● What to do
Work through the listing below and state how many of its lines hold the word "assign". Give no other output.

————————

Context: an optimization exercise on an open-source flow, tuned for small area, a short achievable clock period and few clock cycles. The choices shown serve that exercise and are no tape-out recipe. Only simulation tests tie the RTL to the original design; equivalence was not proved. Power is estimated from default activity; no workload was simulated.

<file path="design.v">
package tfsr_pkg;
  localparam int TRAIL_LENGTH_DEF  = 64;
  localparam int STRIP_COLUMNS_DEF = 8;
  localparam int X_W      = 9;
  localparam int Y_W      = 8;
  localparam int OFFSET_W = 3;
  localparam int COLOR_W  = 16;
  localparam int SEL_W    = 2;
  localparam int LIMIT_W  = 8;
  localparam int CFG_W    = 8;
endpackage
module tfsr_store (
  input  logic          clk,
  input  logic          rst,
  input  logic          wr_en,
  input  logic [63:0]   wr_sel,
  input  logic [8:0]    wr_x,
  input  logic [7:0]    wr_y,
  input  logic [5:0]    wp,
  input  logic          full,
  input  logic [8:0]    start,
  input  logic [6:0]    start_hi1,
  input  logic          mask,
  input  logic [5:0]    mask_wp,
  input  logic          mask_wrap,
  output logic [63:0]   hits,
  output logic [575:0]  all_x,
  output logic [511:0]  all_y
);
  logic [8:0] mx [64];
  logic [7:0] my [64];
  always_ff @(posedge clk) begin
    for (int i = 0; i < 64; i++) begin
      if (wr_en && wr_sel[i]) begin
        mx[i] <= wr_x;
        my[i] <= wr_y;
      end
    end
  end
  logic [5:0] s_hi;
  logic [2:0] s_lo;
  logic [6:0] s_hi1;
  logic       s1_ok;
  always_comb begin
    s_hi  = start[8:3];
    s_lo  = start[2:0];
    s_hi1 = start_hi1;
    s1_ok = !s_hi1[6];
    for (int i = 0; i < 64; i++) begin
      logic ge;
      logic qge;
      logic vld;
      logic lt;
      logic wr;
      qge = (mx[i][2] && !s_lo[2]) ||
            ((mx[i][2] == s_lo[2]) && ((mx[i][1] && !s_lo[1]) ||
                                       ((mx[i][1] == s_lo[1]) && (mx[i][0] || !s_lo[0]))));
      lt  = 1'b0;
      for (int b = 0; b < 6; b++) begin
        if (((i >> b) & 1) == 1) begin
          lt = wp[b] && lt;
        end else begin
          lt = wp[b] || lt;
        end
      end
      ge  = 1'b1;
      for (int b = 0; b < 6; b++) begin
        if (((i >> b) & 1) == 1) begin
          ge = !mask_wp[b] || ge;
        end else begin
          ge = !mask_wp[b] && ge;
        end
      end
      if (!mask_wrap) begin
        wr = ge && lt;
      end else begin
        wr = ge || lt;
      end
      vld = (full || lt) && !(mask && wr);
      hits[i] = vld && ((mx[i][8:3] == s_hi && qge) ||
                        (s1_ok && mx[i][8:3] == s_hi1[5:0] && !qge));
      all_x[i*9 +: 9] = mx[i];
      all_y[i*8 +: 8] = my[i];
    end
  end
endmodule
module tfsr_shade (
  input  logic [5:0]  idx,
  input  logic [5:0]  wp,
  input  logic [1:0]  color_select,
  output logic [15:0] color
);
  logic [5:0] lvl6;
  logic [4:0] lvl5;
  always_comb begin
    lvl6 = idx - wp;
    lvl5 = lvl6[5:1] - {4'b0, (lvl6[5] && !lvl6[0])};
    case (color_select)
      2'd0:    color = {lvl5, 11'b0};
      2'd1:    color = {5'b0, lvl6, 5'b0};
      2'd2:    color = {11'b0, lvl5};
      default: color = '0;
    endcase
  end
endmodule
module tfsr_emit (
  input  logic          clk,
  input  logic          rst,
  input  logic          load,
  input  logic [63:0]   load_hits,
  input  logic [5:0]    load_wp,
  input  logic [2:0]    load_lo,
  input  logic [575:0]  all_x,
  input  logic [511:0]  all_y,
  input  logic [1:0]    color_select,
  input  logic          out_ready,
  output logic [63:0]   owed,
  output logic          free,
  output logic          out_valid,
  output logic [26:0]   out_data,
  output logic          out_hit,
  output logic          out_last
);
  logic [63:0] rem;
  logic        fresh;
  logic        none;
  logic [5:0]  rem_wp;
  logic [2:0]  rem_lo;
  logic        p_v;
  logic        p_hit;
  logic        p_last;
  logic [63:0] p_oh;
  logic [5:0]  p_wp;
  logic [5:0]  p_idx;
  logic [5:0]  oh_idx;
  logic [2:0]  p_lo;
  logic [63:0] pre [7];
  logic [63:0] below;
  logic [63:0] oh;
  logic [63:0] rest;
  logic [63:0] t_any [7];
  logic [63:0] t_mul [7];
  logic        any;
  logic        last;
  logic [7:0]  sel_y;
  logic [2:0]  sel_q;
  logic        out_free;
  logic        p_take;
  logic        pick;
  logic [15:0] color;
  always_comb begin
    pre[0] = rem;
    for (int l = 0; l < 6; l++) begin
      for (int i = 0; i < 64; i++) begin
        if (((i >> l) & 1) == 1) begin
          pre[l+1][i] = pre[l][i] | pre[l][((i >> l) << l) - 1];
        end else begin
          pre[l+1][i] = pre[l][i];
        end
      end
    end
    below = {pre[6][62:0], 1'b0};
    oh    = rem & ~below;
    rest  = rem & ~oh;
    t_any[0] = rem;
    t_mul[0] = '0;
    for (int l = 0; l < 6; l++) begin
      t_any[l+1] = '0;
      t_mul[l+1] = '0;
      for (int i = 0; i < (32 >> l); i++) begin
        t_any[l+1][i] = t_any[l][2*i] | t_any[l][2*i+1];
        t_mul[l+1][i] = t_mul[l][2*i] | t_mul[l][2*i+1] |
                        (t_any[l][2*i] & t_any[l][2*i+1]);
      end
    end
    owed = rem | (p_v ? p_oh : '0);
    oh_idx = '0;
    for (int i = 0; i < 64; i++) begin
      oh_idx = oh_idx | ({6{oh[i]}} & 6'(i));
    end
    any  = t_any[6][0];
    none = fresh && !any;
    last = !t_mul[6][0];
    out_free = !out_valid || out_ready;
    p_take   = !p_v || out_free;
    pick     = (any || none) && p_take;
    free     = (!any && !none) || (pick && (!any || last));
  end
  always_ff @(posedge clk) begin
    if (rst) begin
      rem   <= '0;
      fresh <= 1'b0;
    end else if (load) begin
      rem   <= load_hits;
      fresh <= 1'b1;
    end else if (pick) begin
      rem   <= rest;
      fresh <= 1'b0;
    end
  end
  always_ff @(posedge clk) begin
    if (load) begin
      rem_wp <= load_wp;
      rem_lo <= load_lo;
    end
  end
  always_ff @(posedge clk) begin
    if (rst) begin
      p_v <= 1'b0;
    end else if (pick) begin
      p_v <= 1'b1;
    end else if (out_free) begin
      p_v <= 1'b0;
    end
  end
  always_ff @(posedge clk) begin
    if (pick) begin
      p_hit  <= any;
      p_last <= !any || last;
      p_idx  <= oh_idx;
      p_oh   <= oh;
      p_wp   <= rem_wp;
      p_lo   <= rem_lo;
    end
  end
  always_comb begin
    sel_y   = '0;
    sel_q   = '0;
    for (int i = 0; i < 64; i++) begin
      sel_y   = sel_y | ({8{p_oh[i]}} & all_y[i*8 +: 8]);
      sel_q   = sel_q | ({3{p_oh[i]}} & all_x[i*9 +: 3]);
    end
  end
  tfsr_shade u_shade (
    .idx          (p_idx),
    .wp           (p_wp),
    .color_select (color_select),
    .color        (color)
  );
  always_ff @(posedge clk) begin
    if (rst) begin
      out_valid <= 1'b0;
    end else if (out_free) begin
      out_valid <= p_v;
    end
  end
  always_ff @(posedge clk) begin
    if (out_free && p_v) begin
      out_hit  <= p_hit;
      out_last <= p_last;
      if (p_hit) begin
        out_data <= {color, sel_y, 3'(sel_q - p_lo)};
      end else begin
        out_data <= '0;
      end
    end
  end
endmodule
module trail_fade_strip_renderer_top (
  input  logic        clk,
  input  logic        rst,
  input  logic        s_tvalid,
  output logic        s_tready,
  input  logic [31:0] s_tdata,   
  input  logic        s_tuser,   
  output logic        m_tvalid,
  input  logic        m_tready,
  output logic [31:0] m_tdata,   
  output logic        m_tuser,   
  output logic        m_tlast,
  input  logic        cfg_we,
  input  logic        cfg_index,
  input  logic [7:0]  cfg_data
);
  logic [1:0]  color_select;
  logic [7:0]  repeat_limit;
  logic [5:0]  wp;
  logic        full;
  logic [8:0]  last_x;
  logic [7:0]  last_y;
  logic        last_valid;
  logic [7:0]  repeat_count;
  logic        rdy_render;
  logic        i_v;
  logic        i_r;
  logic        st;
  logic        st_next;
  logic        upd;
  logic [8:0]  cur_x;
  logic [7:0]  cur_y;
  logic        cur_valid;
  logic        cur_sat;
  logic [16:0] i_d;
  logic        pend_v;
  logic [5:0]  pend_wp;
  logic        pend_wrap;
  logic [8:0]  start;
  logic [6:0]  start_hi1;
  logic        lap;
  logic        accept;
  logic        acc_add;
  logic        acc_render;
  logic        i_add;
  logic        i_render;
  logic        store;
  logic        stall;
  logic        commit;
  logic [63:0] wp_dec;
  logic [63:0] hits;
  logic [575:0] all_x;
  logic [511:0] all_y;
  logic [63:0] emit_owed;
  logic [63:0] owed_next;
  logic [63:0] phits;
  logic        wp_inc;
  logic [5:0]  wp_n;
  logic [63:0] win;
  logic        emit_free;
  logic        load;
  logic [5:0]  load_wp;
  logic [2:0]  load_lo;
  logic        pend_next;
  logic        add_next;
  logic        stall_next;
  logic [26:0] out_data;
  assign s_tready   = s_tuser ? rdy_render : !stall;
  assign accept     = s_tvalid && s_tready;
  assign acc_add    = accept && !s_tuser;
  assign acc_render = accept && s_tuser;
  always_comb begin
    i_add    = i_v && !i_r;
    i_render = i_v && i_r;
    store = st;
    upd       = i_add && !stall;
    cur_x     = (upd && st) ? i_d[8:0] : last_x;
    cur_y     = (upd && st) ? i_d[16:9] : last_y;
    cur_valid = last_valid || (upd && st);
    if (upd && st) begin
      cur_sat = (repeat_limit == 8'd0);
    end else if (upd) begin
      cur_sat = (repeat_count == 8'hFF) || (repeat_count + 8'd1 >= repeat_limit);
    end else begin
      cur_sat = (repeat_count >= repeat_limit);
    end
    st_next = !cur_valid || (cur_x != s_tdata[8:0]) || (cur_y != s_tdata[16:9]) || cur_sat;
    for (int i = 0; i < 64; i++) begin
      wp_dec[i] = (wp == 6'(i));
    end
    commit = i_add && !stall;
    load      = emit_free && (pend_v || i_render);
    load_wp   = pend_v ? pend_wp : wp;
    load_lo   = start[2:0];
    pend_next = (pend_v || i_render) && !emit_free;
    wp_inc     = commit && store;
    wp_n       = wp + {5'b0, wp_inc};
    win        = wp_inc ? {wp_dec[62:0], wp_dec[63]} : wp_dec;
    owed_next  = emit_owed | (pend_v ? phits : '0);
    lap        = pend_v && (wp_n + 6'd1 == pend_wp);
    add_next   = acc_add || stall;
    stall_next = add_next && (i_render || lap || |(owed_next & win));
  end
  always_ff @(posedge clk) begin
    if (rst) begin
      stall      <= 1'b0;
      rdy_render <= 1'b1;
      i_v        <= 1'b0;
      pend_v     <= 1'b0;
    end else begin
      stall      <= stall_next;
      rdy_render <= !stall_next && !pend_next && !acc_render;
      if (!stall) begin
        i_v <= accept;
      end
      pend_v <= pend_next;
    end
  end
  always_ff @(posedge clk) begin
    if (!stall) begin
      st  <= st_next;
      i_r <= s_tuser;
      i_d <= s_tdata[16:0];
    end
    phits <= hits;
    if (i_render) begin
      pend_wp   <= wp;
      pend_wrap <= 1'b0;
    end else if (commit && store && wp == 6'd63) begin
      pend_wrap <= 1'b1;
    end
    if (acc_render) begin
      start     <= s_tdata[25:17];
      start_hi1 <= {1'b0, s_tdata[25:20]} + 7'd1;
    end
  end
  always_ff @(posedge clk) begin
    if (rst) begin
      color_select <= 2'd0;
      repeat_limit <= 8'd16;
      wp           <= '0;
      full         <= 1'b0;
      last_valid   <= 1'b0;
      repeat_count <= '0;
    end else begin
      if (cfg_we) begin
        if (cfg_index) begin
          repeat_limit <= cfg_data;
        end else begin
          color_select <= cfg_data[1:0];
        end
      end
      if (commit) begin
        if (store) begin
          last_valid   <= 1'b1;
          repeat_count <= '0;
          wp           <= wp + 6'd1;
          if (wp == 6'd63) full <= 1'b1;
        end else if (repeat_count != 8'hFF) begin
          repeat_count <= repeat_count + 8'd1;
        end
      end
    end
  end
  always_ff @(posedge clk) begin
    if (commit && store) begin
      last_x <= i_d[8:0];
      last_y <= i_d[16:9];
    end
  end
  tfsr_store u_store (
    .clk    (clk),
    .rst    (rst),
    .wr_en  (commit && store),
    .wr_sel (wp_dec),
    .wr_x   (i_d[8:0]),
    .wr_y   (i_d[16:9]),
    .wp     (wp),
    .full   (full),
    .start  (start),
    .start_hi1 (start_hi1),
    .mask   (pend_v),
    .mask_wp(pend_wp),
    .mask_wrap(pend_wrap),
    .hits   (hits),
    .all_x  (all_x),
    .all_y  (all_y)
  );
  tfsr_emit u_emit (
    .clk          (clk),
    .rst          (rst),
    .load         (load),
    .load_hits    (hits),
    .load_wp      (load_wp),
    .load_lo      (load_lo),
    .all_x        (all_x),
    .all_y        (all_y),
    .color_select (color_select),
    .out_ready    (m_tready),
    .owed         (emit_owed),
    .free         (emit_free),
    .out_valid    (m_tvalid),
    .out_data     (out_data),
    .out_hit      (m_tuser),
    .out_last     (m_tlast)
  );
  assign m_tdata = {5'b0, out_data};
endmodule
</file>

————————

● Answer for this exercise
5